Por Gabriela Jiménez Ramírez
Un estudio realizado por investigadores de la Universidad de Hamburgo, en Alemania, reveló que el estrés agudo, además de afectar las emociones o la memoria de manera general, puede modificar directamente la capacidad del cerebro para relacionar recuerdos y generar nuevas inferencias.
El hallazgo, divulgado por WIRED en Español y publicado en la revista científica Science Advances, representa un avance importante para comprender cómo el estrés influye en los mecanismos neuronales del aprendizaje y la memoria.
La investigación se centró en un proceso cognitivo conocido como integración de la memoria, una función que permite al cerebro conectar experiencias previas con información nueva para construir conocimiento flexible y realizar deducciones.
Para analizar este fenómeno, el equipo trabajó con 121 adultos utilizando resonancia magnética funcional, tecnología que permite observar la actividad cerebral en tiempo real, junto con análisis de similitud representacional, una técnica que compara patrones neuronales para determinar cómo el cerebro organiza los recuerdos.
En una primera sesión, los participantes memorizaron pares de imágenes compuestos por animales asociados con rostros o paisajes.

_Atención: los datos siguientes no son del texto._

===== src/rtl/evmon_pkg.sv =====
package evmon_pkg;
  localparam logic [7:0] ST_OK        = 8'd0;
  localparam logic [7:0] ST_BAD_GROUP = 8'd1;
  localparam logic [7:0] ST_BAD_UNIT  = 8'd2;
  localparam logic [7:0] ST_BAD_CTR   = 8'd3;
  localparam logic [7:0] ST_BAD_REG   = 8'd4;
  localparam logic [7:0] ST_BAD_CMD   = 8'd5;
  localparam logic [7:0] ST_RDONLY    = 8'd6;
  localparam logic [7:0] ST_NOSEC     = 8'd7;

  localparam logic [7:0] IX_CNT    = 8'd0;
  localparam logic [7:0] IX_TYPE   = 8'd1;
  localparam logic [7:0] IX_EN_SET = 8'd2;
  localparam logic [7:0] IX_EN_CLR = 8'd3;
  localparam logic [7:0] IX_OV_SET = 8'd4;
  localparam logic [7:0] IX_OV_CLR = 8'd5;
  localparam logic [7:0] IX_CTRL   = 8'd6;
  localparam logic [7:0] IX_IE_SET = 8'd7;
  localparam logic [7:0] IX_IE_CLR = 8'd8;
  localparam logic [7:0] IX_UNITS  = 8'd9;
  localparam logic [7:0] IX_EVID0  = 8'd10;
  localparam logic [7:0] IX_EVID1  = 8'd11;
  localparam logic [7:0] IX_FEAT   = 8'd12;
  localparam logic [7:0] IX_SEC    = 8'd13;

  typedef struct packed {
    logic        wrCnt;
    logic        wrType;
    logic        enSet;
    logic        enClr;
    logic        ovSet;
    logic        ovClr;
    logic        ieSet;
    logic        ieClr;
    logic        wrCtrl;
    logic        wrSec;
    logic [7:0]  ctr;
    logic [31:0] data;
  } strobe_t;
endpackage


===== src/rtl/evmon_ctrl.sv =====
module evmon_ctrl
  import evmon_pkg::*;
#(
  parameter int NUM_CNT = 6
) (
  input  logic        clk,
  input  logic        rstN,
  input  logic        reqValid,
  input  logic [31:0] reqWord,
  input  logic [31:0] reqData,
  input  logic        secureIn,
  input  logic [31:0] rdData,
  output strobe_t     stb,
  output logic [7:0]  rdIdx,
  output logic [7:0]  rdCtr,
  output logic        rspValid,
  output logic [31:0] rspData,
  output logic [31:0] rspStatus
);
  logic [7:0] cmd, idx, ctr, status;
  logic [3:0] grp, unit;
  logic       isWrite, doWrite;

  assign cmd  = reqWord[7:0];
  assign grp  = reqWord[11:8];
  assign unit = reqWord[15:12];
  assign idx  = reqWord[23:16];
  assign ctr  = reqWord[31:24];
  assign isWrite = (cmd == 8'd1);

  // ordered field checks
  always_comb begin
    if (cmd > 8'd1)                                    status = ST_BAD_CMD;
    else if (grp != 4'd0)                              status = ST_BAD_GROUP;
    else if (unit != 4'd0)                             status = ST_BAD_UNIT;
    else if (idx > IX_SEC)                             status = ST_BAD_REG;
    else if (idx <= IX_TYPE && ctr >= 8'(NUM_CNT))     status = ST_BAD_CTR;
    else if (isWrite && idx >= IX_UNITS && idx <= IX_FEAT) status = ST_RDONLY;
    else if (idx == IX_SEC && !secureIn)               status = ST_NOSEC;
    else                                               status = ST_OK;
  end

  assign doWrite = reqValid && (status == ST_OK) && isWrite;
  assign rdIdx = idx;
  assign rdCtr = ctr;

  always_comb begin
    stb        = '0;
    stb.ctr    = ctr;
    stb.data   = reqData;
    stb.wrCnt  = doWrite && idx == IX_CNT;
    stb.wrType = doWrite && idx == IX_TYPE;
    stb.enSet  = doWrite && idx == IX_EN_SET;
    stb.enClr  = doWrite && idx == IX_EN_CLR;
    stb.ovSet  = doWrite && idx == IX_OV_SET;
    stb.ovClr  = doWrite && idx == IX_OV_CLR;
    stb.wrCtrl = doWrite && idx == IX_CTRL;
    stb.ieSet  = doWrite && idx == IX_IE_SET;
    stb.ieClr  = doWrite && idx == IX_IE_CLR;
    stb.wrSec  = doWrite && idx == IX_SEC;
  end

  always_ff @(posedge clk) begin
    if (!rstN) begin
      rspValid  <= 1'b0;
      rspData   <= '0;
      rspStatus <= '0;
    end else begin
      rspValid <= reqValid;
      if (reqValid) begin
        rspStatus <= {24'b0, status};
        rspData   <= (status == ST_OK && !isWrite) ? rdData : 32'b0;
      end
    end
  end

  a_r3_valid_follows: assert property (@(posedge clk) disable iff (!rstN)
    reqValid |=> rspValid);
  a_r3_no_spurious: assert property (@(posedge clk) disable iff (!rstN)
    !reqValid |=> !rspValid);
  a_r2_reject_zero: assert property (@(posedge clk) disable iff (!rstN)
    (rspValid && rspStatus[7:0] != ST_OK) |-> rspData == 32'b0);
  a_r2_one_strobe: assert property (@(posedge clk) disable iff (!rstN)
    $onehot0({stb.wrCnt, stb.wrType, stb.enSet, stb.enClr, stb.ovSet,
              stb.ovClr, stb.ieSet, stb.ieClr, stb.wrCtrl, stb.wrSec}));
endmodule


===== src/rtl/evmon_dp.sv =====
module evmon_dp
  import evmon_pkg::*;
#(
  parameter int          NUM_CNT      = 6,
  parameter int          NUM_EVENTS   = 16,
  parameter logic [31:0] FEATURE_WORD = 32'h0000_0011
) (
  input  logic                  clk,
  input  logic                  rstN,
  input  strobe_t               stb,
  input  logic [7:0]            rdIdx,
  input  logic [7:0]            rdCtr,
  input  logic [NUM_EVENTS-1:0] evIn,
  output logic [31:0]           rdData,
  output logic                  irqOut
);
  localparam logic [4:0] N_FIELD = 5'(NUM_CNT);

  logic [31:0]        cnt    [NUM_CNT];
  logic [9:0]         evtSel [NUM_CNT];
  logic [3:0]         coreSel[NUM_CNT];
  logic [NUM_CNT-1:0] enV, ovV, ieV, hit, incV, wrapV, swWr;
  logic               ctrlE, secBit, pRst;
  logic [NUM_CNT-1:0] maskV;

  assign pRst  = stb.wrCtrl && stb.data[1];
  assign maskV = stb.data[NUM_CNT-1:0];

  always_comb begin
    for (int i = 0; i < NUM_CNT; i++) begin
      hit[i] = 1'b0;
      for (int j = 0; j < NUM_EVENTS; j++)
        if (evtSel[i] == 10'(j)) hit[i] = evIn[j];
    end
  end

  for (genvar i = 0; i < NUM_CNT; i++) begin : gCtr
    assign swWr[i]  = stb.wrCnt && stb.ctr == 8'(i);
    assign incV[i]  = ctrlE && enV[i] && hit[i];
    assign wrapV[i] = incV[i] && !pRst && !swWr[i] && (&cnt[i]);

    always_ff @(posedge clk) begin
      if (!rstN)        cnt[i] <= '0;
      else if (swWr[i]) cnt[i] <= stb.data;
      else if (pRst)    cnt[i] <= '0;
      else if (incV[i]) cnt[i] <= cnt[i] + 32'd1;
    end

    always_ff @(posedge clk) begin
      if (!rstN) begin
        evtSel[i]  <= '0;
        coreSel[i] <= '0;
      end else if (stb.wrType && stb.ctr == 8'(i)) begin
        evtSel[i]  <= stb.data[9:0];
        coreSel[i] <= stb.data[19:16];
      end
    end

    a_r5_wrap: assert property (@(posedge clk) disable iff (!rstN)
      ((&cnt[i]) && incV[i] && !pRst && !swWr[i]) |=> (cnt[i] == 32'd0 && ovV[i]));
    a_r6_write_wins: assert property (@(posedge clk) disable iff (!rstN)
      swWr[i] |=> cnt[i] == $past(stb.data));
    a_r4_hold_off: assert property (@(posedge clk) disable iff (!rstN)
      (!ctrlE && !pRst && !swWr[i]) |=> $stable(cnt[i]));
  end

  always_ff @(posedge clk) begin
    if (!rstN) begin
      enV <= '0; ovV <= '0; ieV <= '0; ctrlE <= 1'b0; secBit <= 1'b0;
    end else begin
      enV <= (enV | (stb.enSet ? maskV : '0)) & ~(stb.enClr ? maskV : '0);
      ieV <= (ieV | (stb.ieSet ? maskV : '0)) & ~(stb.ieClr ? maskV : '0);
      ovV <= ((ovV | (stb.ovSet ? maskV : '0)) & ~(stb.ovClr ? maskV : '0)) | wrapV;
      if (stb.wrCtrl) ctrlE  <= stb.data[0];
      if (stb.wrSec)  secBit <= stb.data[0];
    end
  end

  assign irqOut = |(ovV & ieV);

  logic [31:0] selCnt, selType, idLo, idHi;
  always_comb begin
    selCnt  = '0;
    selType = '0;
    for (int i = 0; i < NUM_CNT; i++)
      if (rdCtr == 8'(i)) begin
        selCnt  = cnt[i];
        selType = {12'b0, coreSel[i], 6'b0, evtSel[i]};
      end
    for (int j = 0; j < 32; j++) begin
      idLo[j] = (j < NUM_EVENTS);
      idHi[j] = (j + 32 < NUM_EVENTS);
    end
  end

  always_comb begin
    case (rdIdx)
      IX_CNT:                 rdData = selCnt;
      IX_TYPE:                rdData = selType;
      IX_EN_SET, IX_EN_CLR:   rdData = 32'(enV);
      IX_OV_SET, IX_OV_CLR:   rdData = 32'(ovV);
      IX_IE_SET, IX_IE_CLR:   rdData = 32'(ieV);
      IX_CTRL:                rdData = {8'h4E, 8'h00, N_FIELD, 9'b0, 1'b0, ctrlE};
      IX_UNITS:               rdData = 32'd1;
      IX_EVID0:               rdData = idLo;
      IX_EVID1:               rdData = idHi;
      IX_FEAT:                rdData = FEATURE_WORD;
      IX_SEC:                 rdData = {31'b0, secBit};
      default:                rdData = '0;
    endcase
  end

  a_r10_irq_needs_ovf: assert property (@(posedge clk) disable iff (!rstN)
    irqOut |-> (ovV != '0));
endmodule


===== src/rtl/uncore_evmon.sv =====
module uncore_evmon
  import evmon_pkg::*;
#(
  parameter int          NUM_CNT      = 6,
  parameter int          NUM_EVENTS   = 16,
  parameter logic [31:0] FEATURE_WORD = 32'h0000_0011
) (
  input  logic                  clk,
  input  logic                  rstN,
  input  logic                  reqValid,
  input  logic [31:0]           reqWord,
  input  logic [31:0]           reqData,
  input  logic                  secureIn,
  input  logic [NUM_EVENTS-1:0] evIn,
  output logic                  rspValid,
  output logic [31:0]           rspData,
  output logic [31:0]           rspStatus,
  output logic                  irqOut
);
  strobe_t     stb;
  logic [7:0]  rdIdx, rdCtr;
  logic [31:0] rdData;

  evmon_ctrl #(.NUM_CNT(NUM_CNT)) uCtrl (
    .clk(clk), .rstN(rstN), .reqValid(reqValid), .reqWord(reqWord),
    .reqData(reqData), .secureIn(secureIn), .rdData(rdData), .stb(stb),
    .rdIdx(rdIdx), .rdCtr(rdCtr), .rspValid(rspValid), .rspData(rspData),
    .rspStatus(rspStatus)
  );

  evmon_dp #(.NUM_CNT(NUM_CNT), .NUM_EVENTS(NUM_EVENTS),
             .FEATURE_WORD(FEATURE_WORD)) uDp (
    .clk(clk), .rstN(rstN), .stb(stb), .rdIdx(rdIdx), .rdCtr(rdCtr),
    .evIn(evIn), .rdData(rdData), .irqOut(irqOut)
  );
endmodule


===== config.mk =====
export PLATFORM = sky130hd
export DESIGN_NAME = uncore_evmon
export DESIGN_NICKNAME = d
export VERILOG_FILES = /design/src/rtl/evmon_pkg.sv /design/src/rtl/evmon_ctrl.sv /design/src/rtl/evmon_dp.sv /design/src/rtl/uncore_evmon.sv
export SDC_FILE = /design/constraint.sdc
export NUM_CORES = 1
export LEC_CHECK = 0
export BUFFER_PORTS_ARGS = -buffer_cell sky130_fd_sc_hd__buf_2
export CORE_MARGIN = 8
export CORE_UTILIZATION = 30
export CTS_BUF_LIST = sky130_fd_sc_hd__clkbuf_16
export DETAILED_ROUTE_END_ITERATION = 16
export HOLD_SLACK_MARGIN = 0.06
export REMOVE_ABC_BUFFERS = 1
export SLEW_MARGIN = 15
export SYNTH_ARGS = -nofsm -noshare
export SYNTH_HDL_FRONTEND = slang
export SYNTH_SLANG_ARGS = --single-unit

===== constraint.sdc =====
create_clock -name clk -period 9.7 [get_ports clk]
set_clock_uncertainty 0.1 [all_clocks]
set_input_delay 0.97 -clock clk [delete_from_list [all_inputs] [get_ports clk]]
set_output_delay 0.97 -clock clk [all_outputs]
set_load 0.02 [all_outputs]

==> flow_metrics.tcl <==
set metrics [dict create \
    outcome "completed" \
    tritoncts "built" \
    timing.hold.ws_ns 0.3444 \
    synth_edf_count 276 \
    clk_latency_ns 0.57 \
    synth_fa_ha_area_share_pct 0.3629 \
    peakVddDrop_mv 0.1067 \
    cts_sinks 332 \
    routed_wl_um 70410 \
    finalCriticalPeriod_ns 4.246 \
    powerDensity_nw_per_um2 144.6 \
    synth_compound_area_share_pct 13.20 \
    fmax_mhz 235.5 \
    num_io_pins 150 \
    maxSlewHeadroom_pct 19.83 \
    synth_warnings 0 \
    syn_to_final_growth_pct 12.08 \
    rsz0062_at_grt "no" \
    stdcell_count 3139 \
    grt_first_pass_wirelength_um 105800 \
    hold_class "reg2reg" \
    viasPerCell 5.581 \
    async_flop_share_pct 0 \
    hold_buffers 0 \
    setup_slack_ns 5.454 \
    synth.area.mux_share_pct 7.578 \
    drc 0 \
    avgSynthCellArea_um2 9.499 \
    drive_above_1_share_pct 13.44 \
    path_class "in2reg" \
    synth_largest_area_cell "edfxtp_1" \
    post_cts_resized 0 \
    start_util_pct 30.22 \
    gp_congestion 0.8897 \
    fin_crit_sh_pct 43.77 \
    worstMarginPinSlew_ns 1.199 \
    clkTransAtPathRegs_ns 0.06 \
    drv_slew 0 \
    arrival_ns 4.42 \
    grt_max_degree 55 \
    cpMaxStageDelayCell "nor4_2" \
    coreArea_um2 68470 \
    dr.pass1.iters 6 \
    finalSetupViolations 0 \
    grt-ovfl-total 0 \
    antenna_left 0 \
    fin_nets 2314 \
    hold_viol_final 0 \
    route.met3.wl_um 5628 \
    dp_cells 3065 \
    ys_seq_area_share_pct 45.48 \
    synthTopCellsByArea "edfxtp_1 40%, nand2_1 6.0%, dfxtp_1 5.4%" \
    first_global_vias 16850 \
    dieArea_um2 77620 \
    yosysMostFrequentCell "nand2_1" \
    grt_usage_pct 17.39 \
    fp.dieH_um 278.6 \
    cp-start-kind "primary input" \
    num_rows 96 \
    vias 17520 \
    die_x_um 278.6 \
    synthFlopType "edfxtp_1" \
    cap_violations 0 \
    cpPeakStageDelay_ns 0.86 \
    dp_hpwl_um 49760 \
    cts_setup_buffers 0 \
    ys_ff_latch 332 \
    endpoint_kind "register" \
    max-clock-path-buffers 3 \
    cts_made_buffers 39 \
    synth.distinct_cells 78 \
    fin_setup_tns_ns 0 \
    crit_required_ns 9.87 \
    port-buffer-count 120 \
    synth_top_family_by_area "simple AND/OR/NAND/NOR gates" \
    synthesis.area_um2 20690 \
    cts-root-buf "clkbuf_16" \
    wl_met2_um 32180 \
    routedWlPerCell_um 22.43 \
    antenna_found_initial 7 \
    crit_chain "buf_2, nor4_2, nand3_1, o31ai_2, nand2_2, nand4_2, or2_2, a21oi_1" \
    report.power.total_mw 3.353 \
    cp_max_fo 49 \
    post-place-ws_ns 4.976 \
    top_layer "met5" \
    ys_top_cells_by_count "330 x nand2_1, 276 x edfxtp_1, 198 x o21ai_0" \
    met1_length_um 30230 \
    leakage_nw 7.641 \
    synth-simple-area-share_pct 21.34 \
    synthXorXnorAreaFrac_pct 7.663 \
    syn_inst 2178 \
    synth_top_area_share_pct 40.06 \
    drt_iter0_markers 1767 \
    htreeDepth 2 \
]
-- critical path: cells and delay by family --
family          cells  cell delay [ns]
simple gates        5             2.80
compound gates      2             0.53
buf+inv             1             0.11
-- cells in the final DEF (no fill, tap or decap), types with 8 or more instances in the layout --
cell and count:
nor2b_1 13, buf_2 119, and3_1 37, nand2_1 330, xnor2_1 72, nor4_1 13, o211ai_1 16, o21ai_2 14
edfxtp_1 276, o21ai_1 56, conb_1 29, a31oi_1 15, mux2i_1 43, and4_1 16, buf_4 26, clkbuf_16 40
o21ai_0 193, dfxtp_1 56, mux4_2 49, nand2b_1 26, nor3_1 33, a211oi_1 24, a21oi_1 79, or2_2 8
nand3_1 115, nand4_1 42, inv_1 44, xor2_1 109, nor2_1 128, and2_1 96
-- final cells by class --
cell class / instances / area, um2
timing repair buffer: 146 / 802.0
fill: 6875 / 45280
inverter: 27 / 101.3
sequential: 332 / 9409
tap: 882 / 1104
antenna: 3 / 7.507
multi-input combinational: 1678 / 10560
clock buffer: 40 / 1001
clock inverter: 31 / 206.4
-- stage by stage --
stage               instance area, um2  utilization, %
finish                           23190           33.87
global route                     23180           33.86
detailed placement               21960           32.07
global placement                 21960           32.07
floorplan                        19990               -
CTS                              23160           33.83
-- worst paths after layout --
check               startpoint                end  slack (ns)  depth (start not counted)
min          uCtrl.rspData[26]  uCtrl.rspData[26]        0.34                          2
max reg2reg   uDp.evtSel[4][9]     uDp.cnt[2][27]        5.52                          7
max                reqWord[22]     uDp.cnt[2][27]        5.45                          8
min reg2reg  uCtrl.rspData[26]  uCtrl.rspData[26]        0.34                          2
-- sequential cells by signal, indices dropped and copies added, names as in the netlist, 3 cells and up --
| name | count |
|---|---|
| uDp.enV | 6 |
| uDp.ovV | 6 |
| uDp.evtSel | 60 |
| uCtrl.rspData | 32 |
| uDp.coreSel | 24 |
| uDp.ieV | 6 |
| uCtrl.rspStatus | 3 |
| uDp.cnt | 192 |
-- routing by layer --
layer | track usage, % | vias up
met5 | 0 | -
met4 | 6.190 | 4
met3 | 3.149 | 140
met2 | 27.60 | 817
met1 | 23.62 | 8631
li1 | - | 7926
-- report_power, final --
group / total, mW / leakage [nW] / internal [mW] / switching (mW)
Clock: 1.43 / 0.648 / 0.803 / 0.623
Sequential: 1.66 / 3.17 / 1.59 / 0.0655
Combinational: 0.267 / 3.83 / 0.0961 / 0.171
-- cells by family (layout without fill, tap and decap cells) --
group / Yosys count / count (layout)
AND/OR/NAND/NOR: 903 / 903
other: 1 / 32
flip-flops: 332 / 332
multiplexers: 95 / 95
AO/OA/AOI/OAI: 464 / 464
buffers and inverters: 196 / 244
XOR/XNOR: 181 / 181
adder cells (fa/ha/maj): 6 / 6
(Power assumes the default switching activity.)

Al día siguiente, aproximadamente la mitad de los participantes fue sometida a una situación breve de estrés agudo, mientras el resto permaneció en condiciones normales.
Posteriormente, ambos grupos aprendieron nuevas asociaciones entre los mismos animales y figuras tridimensionales. Finalmente, los investigadores evaluaron si los participantes podían relacionar indirectamente las imágenes iniciales con las nuevas figuras aprendidas.
Las imágenes cerebrales mostraron que distintos tipos de estímulos activaban regiones específicas del hipocampo. Sin embargo, en las personas sometidas a estrés, la capacidad de conectar recuerdos disminuyó significativamente.
La importancia del hallazgo para la neurociencia es que ayuda a comprender cómo el estrés altera el aprendizaje y la toma de decisiones.Por esta razón, es fundamental darnos espacio para desconectarnos y permitirle al cerebro recuperarse.